[Collected data entries]
=-=-=-=-=

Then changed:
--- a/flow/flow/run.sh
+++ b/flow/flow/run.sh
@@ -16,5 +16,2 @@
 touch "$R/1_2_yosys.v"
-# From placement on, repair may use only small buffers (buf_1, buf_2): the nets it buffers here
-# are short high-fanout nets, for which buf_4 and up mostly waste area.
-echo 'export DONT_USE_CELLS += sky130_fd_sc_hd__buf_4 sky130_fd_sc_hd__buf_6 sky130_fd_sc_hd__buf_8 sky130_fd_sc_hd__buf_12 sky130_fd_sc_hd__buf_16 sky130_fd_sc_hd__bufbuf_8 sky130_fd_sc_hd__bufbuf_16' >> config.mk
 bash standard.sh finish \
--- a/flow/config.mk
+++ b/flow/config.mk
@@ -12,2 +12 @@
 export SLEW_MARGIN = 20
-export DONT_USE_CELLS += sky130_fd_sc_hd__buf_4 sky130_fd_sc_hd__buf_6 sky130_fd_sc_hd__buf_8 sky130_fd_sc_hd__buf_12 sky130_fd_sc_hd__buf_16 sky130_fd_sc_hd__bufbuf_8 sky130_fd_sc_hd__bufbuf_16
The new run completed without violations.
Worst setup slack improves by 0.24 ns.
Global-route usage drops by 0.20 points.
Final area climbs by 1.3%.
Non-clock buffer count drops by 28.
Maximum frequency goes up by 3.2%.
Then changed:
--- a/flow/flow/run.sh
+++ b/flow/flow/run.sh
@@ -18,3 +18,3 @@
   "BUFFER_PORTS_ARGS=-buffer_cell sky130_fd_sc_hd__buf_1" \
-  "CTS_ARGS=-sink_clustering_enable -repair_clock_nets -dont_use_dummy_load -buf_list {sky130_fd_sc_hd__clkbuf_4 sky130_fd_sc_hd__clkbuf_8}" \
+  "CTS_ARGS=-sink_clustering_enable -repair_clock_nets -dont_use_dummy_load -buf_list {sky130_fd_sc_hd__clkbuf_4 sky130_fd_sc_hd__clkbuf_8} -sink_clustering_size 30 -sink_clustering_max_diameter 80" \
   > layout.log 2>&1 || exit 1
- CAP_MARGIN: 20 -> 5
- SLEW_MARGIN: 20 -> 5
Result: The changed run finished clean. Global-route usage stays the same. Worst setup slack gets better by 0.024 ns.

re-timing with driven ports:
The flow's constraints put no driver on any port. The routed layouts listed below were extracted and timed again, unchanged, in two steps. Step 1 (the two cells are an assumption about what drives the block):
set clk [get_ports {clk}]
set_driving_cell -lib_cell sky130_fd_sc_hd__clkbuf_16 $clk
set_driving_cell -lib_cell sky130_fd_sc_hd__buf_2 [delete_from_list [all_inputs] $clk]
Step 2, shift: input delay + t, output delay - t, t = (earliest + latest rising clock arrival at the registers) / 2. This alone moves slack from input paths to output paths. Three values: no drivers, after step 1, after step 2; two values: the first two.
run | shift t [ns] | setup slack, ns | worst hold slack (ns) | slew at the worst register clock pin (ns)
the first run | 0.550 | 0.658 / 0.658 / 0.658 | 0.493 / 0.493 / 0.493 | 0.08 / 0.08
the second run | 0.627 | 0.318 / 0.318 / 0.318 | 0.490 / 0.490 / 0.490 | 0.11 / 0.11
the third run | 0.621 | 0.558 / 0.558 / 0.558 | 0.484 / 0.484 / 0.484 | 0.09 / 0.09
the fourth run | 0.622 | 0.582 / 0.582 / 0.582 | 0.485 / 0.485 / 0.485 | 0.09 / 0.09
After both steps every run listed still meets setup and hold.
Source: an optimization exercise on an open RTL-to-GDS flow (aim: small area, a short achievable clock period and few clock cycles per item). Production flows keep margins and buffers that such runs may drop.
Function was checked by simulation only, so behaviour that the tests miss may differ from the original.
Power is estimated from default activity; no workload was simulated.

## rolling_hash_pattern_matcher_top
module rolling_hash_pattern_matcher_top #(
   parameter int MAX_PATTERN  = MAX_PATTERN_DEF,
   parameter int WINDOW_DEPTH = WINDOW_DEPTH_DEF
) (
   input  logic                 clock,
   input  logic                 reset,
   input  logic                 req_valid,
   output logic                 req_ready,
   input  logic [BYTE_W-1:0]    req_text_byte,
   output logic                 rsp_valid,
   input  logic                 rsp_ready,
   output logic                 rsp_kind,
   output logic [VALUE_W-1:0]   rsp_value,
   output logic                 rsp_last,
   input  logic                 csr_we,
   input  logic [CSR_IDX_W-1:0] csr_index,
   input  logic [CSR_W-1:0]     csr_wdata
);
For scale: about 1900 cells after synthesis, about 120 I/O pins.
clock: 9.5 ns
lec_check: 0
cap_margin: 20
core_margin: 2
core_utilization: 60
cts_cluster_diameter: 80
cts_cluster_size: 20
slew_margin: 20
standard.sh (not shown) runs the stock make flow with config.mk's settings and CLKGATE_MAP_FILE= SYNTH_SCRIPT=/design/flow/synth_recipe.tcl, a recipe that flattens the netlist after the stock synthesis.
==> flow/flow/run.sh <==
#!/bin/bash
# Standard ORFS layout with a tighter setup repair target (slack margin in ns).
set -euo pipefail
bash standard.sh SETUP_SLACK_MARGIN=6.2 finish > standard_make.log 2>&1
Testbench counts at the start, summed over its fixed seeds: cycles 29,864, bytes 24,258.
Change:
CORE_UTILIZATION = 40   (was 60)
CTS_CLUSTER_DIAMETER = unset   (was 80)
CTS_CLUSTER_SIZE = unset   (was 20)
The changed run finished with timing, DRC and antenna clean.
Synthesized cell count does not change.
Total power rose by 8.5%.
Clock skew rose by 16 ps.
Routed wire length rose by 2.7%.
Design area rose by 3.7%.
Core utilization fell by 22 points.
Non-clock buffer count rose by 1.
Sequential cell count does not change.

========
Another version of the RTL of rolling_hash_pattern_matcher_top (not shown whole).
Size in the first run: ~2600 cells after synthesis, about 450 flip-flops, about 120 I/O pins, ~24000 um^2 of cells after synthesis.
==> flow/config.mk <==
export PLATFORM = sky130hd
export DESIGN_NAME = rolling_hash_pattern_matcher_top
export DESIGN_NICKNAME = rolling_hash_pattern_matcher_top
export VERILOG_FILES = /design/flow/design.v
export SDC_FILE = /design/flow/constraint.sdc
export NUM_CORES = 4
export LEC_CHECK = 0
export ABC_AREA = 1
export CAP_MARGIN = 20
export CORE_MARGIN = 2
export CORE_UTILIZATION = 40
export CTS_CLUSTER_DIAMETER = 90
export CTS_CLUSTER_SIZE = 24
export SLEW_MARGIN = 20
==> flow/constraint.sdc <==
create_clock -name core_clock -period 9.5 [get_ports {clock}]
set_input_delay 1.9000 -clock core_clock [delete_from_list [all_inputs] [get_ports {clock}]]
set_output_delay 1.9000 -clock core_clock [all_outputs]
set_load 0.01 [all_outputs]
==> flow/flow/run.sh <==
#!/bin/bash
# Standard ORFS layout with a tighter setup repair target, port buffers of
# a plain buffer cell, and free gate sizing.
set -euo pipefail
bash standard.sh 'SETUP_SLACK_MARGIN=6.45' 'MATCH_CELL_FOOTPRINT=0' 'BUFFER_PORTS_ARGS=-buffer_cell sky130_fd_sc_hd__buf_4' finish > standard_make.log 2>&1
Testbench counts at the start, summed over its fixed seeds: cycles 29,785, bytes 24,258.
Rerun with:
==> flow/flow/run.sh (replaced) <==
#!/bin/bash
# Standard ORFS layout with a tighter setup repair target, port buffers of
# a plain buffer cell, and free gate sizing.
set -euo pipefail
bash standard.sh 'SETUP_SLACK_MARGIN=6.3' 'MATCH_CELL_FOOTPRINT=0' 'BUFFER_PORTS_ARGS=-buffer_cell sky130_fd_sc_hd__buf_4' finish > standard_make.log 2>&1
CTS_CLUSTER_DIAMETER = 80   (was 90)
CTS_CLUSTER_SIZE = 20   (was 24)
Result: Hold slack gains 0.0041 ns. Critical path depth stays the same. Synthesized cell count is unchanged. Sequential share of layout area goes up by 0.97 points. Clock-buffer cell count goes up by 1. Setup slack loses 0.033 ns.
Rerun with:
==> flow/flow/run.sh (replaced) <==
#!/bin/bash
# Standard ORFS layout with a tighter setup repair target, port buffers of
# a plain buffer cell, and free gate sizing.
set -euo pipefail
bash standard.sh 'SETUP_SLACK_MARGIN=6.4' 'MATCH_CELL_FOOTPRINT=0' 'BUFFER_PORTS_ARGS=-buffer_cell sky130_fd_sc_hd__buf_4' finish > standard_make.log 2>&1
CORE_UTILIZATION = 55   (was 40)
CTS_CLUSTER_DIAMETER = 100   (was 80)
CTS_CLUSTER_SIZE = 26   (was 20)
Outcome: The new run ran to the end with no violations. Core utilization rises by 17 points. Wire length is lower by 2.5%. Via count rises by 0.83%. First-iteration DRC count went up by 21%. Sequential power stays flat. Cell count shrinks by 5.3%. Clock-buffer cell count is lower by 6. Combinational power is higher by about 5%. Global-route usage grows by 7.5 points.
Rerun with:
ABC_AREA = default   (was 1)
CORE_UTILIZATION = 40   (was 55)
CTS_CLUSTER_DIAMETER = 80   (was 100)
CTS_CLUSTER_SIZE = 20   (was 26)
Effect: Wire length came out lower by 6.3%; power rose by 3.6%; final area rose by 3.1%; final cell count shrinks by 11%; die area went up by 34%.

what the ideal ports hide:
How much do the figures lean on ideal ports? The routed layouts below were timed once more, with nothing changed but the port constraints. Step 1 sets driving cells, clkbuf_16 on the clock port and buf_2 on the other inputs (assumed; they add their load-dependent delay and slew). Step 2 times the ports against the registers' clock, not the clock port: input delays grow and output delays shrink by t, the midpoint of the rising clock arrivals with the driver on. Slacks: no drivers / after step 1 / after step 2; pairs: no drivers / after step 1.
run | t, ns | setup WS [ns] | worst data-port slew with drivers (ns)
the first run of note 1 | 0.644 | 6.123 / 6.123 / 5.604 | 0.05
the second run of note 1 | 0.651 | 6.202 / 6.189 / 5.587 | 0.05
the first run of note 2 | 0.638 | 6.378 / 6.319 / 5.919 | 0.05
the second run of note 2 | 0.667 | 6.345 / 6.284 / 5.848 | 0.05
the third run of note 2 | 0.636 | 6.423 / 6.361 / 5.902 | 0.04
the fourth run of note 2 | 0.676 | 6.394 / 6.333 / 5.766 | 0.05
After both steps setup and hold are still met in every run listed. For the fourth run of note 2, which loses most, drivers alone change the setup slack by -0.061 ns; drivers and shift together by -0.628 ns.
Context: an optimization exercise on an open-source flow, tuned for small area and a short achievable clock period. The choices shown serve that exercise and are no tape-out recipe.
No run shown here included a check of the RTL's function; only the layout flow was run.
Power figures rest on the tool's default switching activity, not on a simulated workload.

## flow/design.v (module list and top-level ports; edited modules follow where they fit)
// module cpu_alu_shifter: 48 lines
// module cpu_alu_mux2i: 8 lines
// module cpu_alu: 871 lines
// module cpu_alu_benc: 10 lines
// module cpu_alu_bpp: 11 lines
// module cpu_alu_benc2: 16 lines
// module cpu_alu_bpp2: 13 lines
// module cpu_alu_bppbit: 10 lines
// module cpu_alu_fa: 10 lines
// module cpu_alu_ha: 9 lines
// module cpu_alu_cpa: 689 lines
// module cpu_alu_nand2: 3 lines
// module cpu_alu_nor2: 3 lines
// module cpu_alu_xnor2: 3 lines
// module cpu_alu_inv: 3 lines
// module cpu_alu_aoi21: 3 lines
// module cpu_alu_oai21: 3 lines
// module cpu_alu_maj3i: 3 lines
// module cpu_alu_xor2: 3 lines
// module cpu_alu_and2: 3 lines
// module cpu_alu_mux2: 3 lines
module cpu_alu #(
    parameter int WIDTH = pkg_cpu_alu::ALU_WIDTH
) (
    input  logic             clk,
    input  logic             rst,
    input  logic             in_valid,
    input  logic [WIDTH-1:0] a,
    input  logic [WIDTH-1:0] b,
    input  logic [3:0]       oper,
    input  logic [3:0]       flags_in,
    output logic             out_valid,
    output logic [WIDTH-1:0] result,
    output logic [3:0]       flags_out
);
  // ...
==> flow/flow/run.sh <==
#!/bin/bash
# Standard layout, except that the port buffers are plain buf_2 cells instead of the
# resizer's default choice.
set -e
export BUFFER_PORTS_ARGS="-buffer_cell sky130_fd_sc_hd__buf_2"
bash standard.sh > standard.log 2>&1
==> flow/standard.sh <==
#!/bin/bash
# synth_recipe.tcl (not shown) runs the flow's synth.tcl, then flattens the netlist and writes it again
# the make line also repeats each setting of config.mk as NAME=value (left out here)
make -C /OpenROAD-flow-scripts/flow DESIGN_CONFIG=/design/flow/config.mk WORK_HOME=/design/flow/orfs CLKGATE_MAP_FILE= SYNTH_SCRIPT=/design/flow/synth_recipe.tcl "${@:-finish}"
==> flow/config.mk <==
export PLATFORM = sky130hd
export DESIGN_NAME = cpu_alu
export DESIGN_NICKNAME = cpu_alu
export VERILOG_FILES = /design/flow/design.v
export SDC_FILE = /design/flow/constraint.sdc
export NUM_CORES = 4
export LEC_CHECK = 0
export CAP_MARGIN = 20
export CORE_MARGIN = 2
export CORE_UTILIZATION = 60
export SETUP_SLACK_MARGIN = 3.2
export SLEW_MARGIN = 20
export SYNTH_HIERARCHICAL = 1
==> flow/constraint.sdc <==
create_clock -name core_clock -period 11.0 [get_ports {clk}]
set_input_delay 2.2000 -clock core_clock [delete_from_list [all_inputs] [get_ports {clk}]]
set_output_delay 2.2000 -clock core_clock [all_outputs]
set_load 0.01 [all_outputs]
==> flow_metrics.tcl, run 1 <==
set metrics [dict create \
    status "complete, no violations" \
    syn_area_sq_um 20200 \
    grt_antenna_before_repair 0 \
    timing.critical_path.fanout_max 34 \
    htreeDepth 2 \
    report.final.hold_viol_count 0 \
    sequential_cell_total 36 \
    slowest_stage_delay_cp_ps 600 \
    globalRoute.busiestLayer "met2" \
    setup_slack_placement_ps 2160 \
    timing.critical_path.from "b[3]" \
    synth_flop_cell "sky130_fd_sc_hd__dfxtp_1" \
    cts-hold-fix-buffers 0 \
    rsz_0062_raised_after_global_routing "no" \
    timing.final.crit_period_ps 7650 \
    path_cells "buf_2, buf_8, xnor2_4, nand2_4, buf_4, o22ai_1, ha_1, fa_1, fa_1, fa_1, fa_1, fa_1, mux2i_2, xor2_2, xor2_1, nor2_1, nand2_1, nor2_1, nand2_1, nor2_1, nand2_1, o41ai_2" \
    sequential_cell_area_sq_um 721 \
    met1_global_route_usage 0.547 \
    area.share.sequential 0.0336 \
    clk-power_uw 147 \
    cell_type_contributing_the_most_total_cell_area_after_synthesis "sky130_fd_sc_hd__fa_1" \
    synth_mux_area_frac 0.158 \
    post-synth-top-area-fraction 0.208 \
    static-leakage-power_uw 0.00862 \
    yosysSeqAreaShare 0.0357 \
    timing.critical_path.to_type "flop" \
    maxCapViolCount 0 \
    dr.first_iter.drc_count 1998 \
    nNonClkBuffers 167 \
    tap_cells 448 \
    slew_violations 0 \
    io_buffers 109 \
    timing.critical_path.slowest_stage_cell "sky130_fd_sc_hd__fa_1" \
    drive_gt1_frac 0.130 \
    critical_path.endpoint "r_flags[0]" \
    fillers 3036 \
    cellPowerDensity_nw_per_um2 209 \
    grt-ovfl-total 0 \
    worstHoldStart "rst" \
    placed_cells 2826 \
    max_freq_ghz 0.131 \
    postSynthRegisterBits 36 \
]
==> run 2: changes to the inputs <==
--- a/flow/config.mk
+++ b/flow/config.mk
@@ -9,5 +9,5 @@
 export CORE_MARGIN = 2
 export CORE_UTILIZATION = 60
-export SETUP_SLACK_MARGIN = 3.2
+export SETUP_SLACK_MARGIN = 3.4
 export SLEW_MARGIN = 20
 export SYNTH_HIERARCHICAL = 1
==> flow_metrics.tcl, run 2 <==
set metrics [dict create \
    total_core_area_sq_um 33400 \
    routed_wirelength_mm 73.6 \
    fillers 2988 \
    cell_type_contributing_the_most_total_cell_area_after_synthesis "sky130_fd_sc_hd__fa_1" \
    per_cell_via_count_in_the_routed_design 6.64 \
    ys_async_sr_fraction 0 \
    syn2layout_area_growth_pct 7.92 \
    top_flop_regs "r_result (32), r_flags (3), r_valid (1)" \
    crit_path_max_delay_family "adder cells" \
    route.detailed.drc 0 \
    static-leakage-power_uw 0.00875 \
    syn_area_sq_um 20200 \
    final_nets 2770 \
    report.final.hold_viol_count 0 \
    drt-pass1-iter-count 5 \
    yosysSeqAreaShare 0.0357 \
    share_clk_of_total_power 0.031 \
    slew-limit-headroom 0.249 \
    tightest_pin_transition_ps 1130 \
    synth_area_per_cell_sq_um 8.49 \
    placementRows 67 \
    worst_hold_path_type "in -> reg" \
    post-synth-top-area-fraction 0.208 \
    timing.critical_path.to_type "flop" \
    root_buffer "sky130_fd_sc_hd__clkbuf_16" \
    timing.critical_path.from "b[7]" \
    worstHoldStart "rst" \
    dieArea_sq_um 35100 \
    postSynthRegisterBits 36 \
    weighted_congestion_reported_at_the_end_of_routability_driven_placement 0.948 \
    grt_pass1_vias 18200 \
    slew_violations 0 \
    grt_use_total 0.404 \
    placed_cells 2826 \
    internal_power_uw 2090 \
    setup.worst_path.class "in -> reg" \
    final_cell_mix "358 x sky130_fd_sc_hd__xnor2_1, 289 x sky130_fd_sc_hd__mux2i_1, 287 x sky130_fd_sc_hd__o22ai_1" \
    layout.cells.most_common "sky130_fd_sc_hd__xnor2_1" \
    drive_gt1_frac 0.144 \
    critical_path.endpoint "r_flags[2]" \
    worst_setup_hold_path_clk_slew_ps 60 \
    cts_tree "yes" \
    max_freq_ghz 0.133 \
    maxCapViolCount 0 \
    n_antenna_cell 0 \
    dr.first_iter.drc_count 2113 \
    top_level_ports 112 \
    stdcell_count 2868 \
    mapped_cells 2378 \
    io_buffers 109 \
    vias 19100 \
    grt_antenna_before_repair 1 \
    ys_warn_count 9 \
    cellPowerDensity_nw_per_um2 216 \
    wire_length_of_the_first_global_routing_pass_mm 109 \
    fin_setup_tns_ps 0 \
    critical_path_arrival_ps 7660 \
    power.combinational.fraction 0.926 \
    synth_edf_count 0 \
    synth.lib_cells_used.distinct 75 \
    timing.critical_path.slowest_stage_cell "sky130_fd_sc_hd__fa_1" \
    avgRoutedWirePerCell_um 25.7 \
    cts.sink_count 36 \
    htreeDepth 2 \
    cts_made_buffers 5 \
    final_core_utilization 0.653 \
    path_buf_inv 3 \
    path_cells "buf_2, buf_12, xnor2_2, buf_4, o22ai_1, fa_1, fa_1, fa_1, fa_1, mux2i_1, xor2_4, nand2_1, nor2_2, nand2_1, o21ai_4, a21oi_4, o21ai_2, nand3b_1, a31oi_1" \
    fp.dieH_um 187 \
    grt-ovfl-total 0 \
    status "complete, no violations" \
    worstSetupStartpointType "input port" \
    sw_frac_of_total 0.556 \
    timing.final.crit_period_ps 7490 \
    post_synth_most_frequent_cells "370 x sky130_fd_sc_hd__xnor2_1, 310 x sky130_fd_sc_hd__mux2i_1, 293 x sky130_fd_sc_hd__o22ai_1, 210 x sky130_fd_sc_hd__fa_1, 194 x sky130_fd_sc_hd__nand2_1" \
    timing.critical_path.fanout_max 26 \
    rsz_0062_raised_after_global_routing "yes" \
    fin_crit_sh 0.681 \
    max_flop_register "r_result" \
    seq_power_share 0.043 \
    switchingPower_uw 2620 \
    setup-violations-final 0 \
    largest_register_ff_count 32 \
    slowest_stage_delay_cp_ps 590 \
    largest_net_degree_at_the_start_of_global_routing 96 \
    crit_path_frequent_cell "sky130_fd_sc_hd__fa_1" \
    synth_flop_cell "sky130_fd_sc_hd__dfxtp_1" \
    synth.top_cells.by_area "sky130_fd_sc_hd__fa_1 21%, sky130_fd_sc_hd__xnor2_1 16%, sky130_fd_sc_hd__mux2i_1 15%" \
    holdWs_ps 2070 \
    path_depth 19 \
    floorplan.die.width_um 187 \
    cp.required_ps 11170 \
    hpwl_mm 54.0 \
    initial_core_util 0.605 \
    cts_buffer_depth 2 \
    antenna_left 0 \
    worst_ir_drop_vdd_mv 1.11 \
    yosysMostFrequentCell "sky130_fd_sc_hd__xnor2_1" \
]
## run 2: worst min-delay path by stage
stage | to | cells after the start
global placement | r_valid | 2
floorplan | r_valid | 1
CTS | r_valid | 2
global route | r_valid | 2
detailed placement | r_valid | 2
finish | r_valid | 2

=-=-=-=-=

Reproduce only this range: the first line of the data above through the line with "-sink_clustering_size 30 -sink_clustering_max_diameter", both included, exactly as written.

:: Solution to the problem ::
Then changed:
--- a/flow/flow/run.sh
+++ b/flow/flow/run.sh
@@ -16,5 +16,2 @@
 touch "$R/1_2_yosys.v"
-# From placement on, repair may use only small buffers (buf_1, buf_2): the nets it buffers here
-# are short high-fanout nets, for which buf_4 and up mostly waste area.
-echo 'export DONT_USE_CELLS += sky130_fd_sc_hd__buf_4 sky130_fd_sc_hd__buf_6 sky130_fd_sc_hd__buf_8 sky130_fd_sc_hd__buf_12 sky130_fd_sc_hd__buf_16 sky130_fd_sc_hd__bufbuf_8 sky130_fd_sc_hd__bufbuf_16' >> config.mk
 bash standard.sh finish \
--- a/flow/config.mk
+++ b/flow/config.mk
@@ -12,2 +12 @@
 export SLEW_MARGIN = 20
-export DONT_USE_CELLS += sky130_fd_sc_hd__buf_4 sky130_fd_sc_hd__buf_6 sky130_fd_sc_hd__buf_8 sky130_fd_sc_hd__buf_12 sky130_fd_sc_hd__buf_16 sky130_fd_sc_hd__bufbuf_8 sky130_fd_sc_hd__bufbuf_16
The new run completed without violations.
Worst setup slack improves by 0.24 ns.
Global-route usage drops by 0.20 points.
Final area climbs by 1.3%.
Non-clock buffer count drops by 28.
Maximum frequency goes up by 3.2%.
Then changed:
--- a/flow/flow/run.sh
+++ b/flow/flow/run.sh
@@ -18,3 +18,3 @@
   "BUFFER_PORTS_ARGS=-buffer_cell sky130_fd_sc_hd__buf_1" \
-  "CTS_ARGS=-sink_clustering_enable -repair_clock_nets -dont_use_dummy_load -buf_list {sky130_fd_sc_hd__clkbuf_4 sky130_fd_sc_hd__clkbuf_8}" \
+  "CTS_ARGS=-sink_clustering_enable -repair_clock_nets -dont_use_dummy_load -buf_list {sky130_fd_sc_hd__clkbuf_4 sky130_fd_sc_hd__clkbuf_8} -sink_clustering_size 30 -sink_clustering_max_diameter 80" \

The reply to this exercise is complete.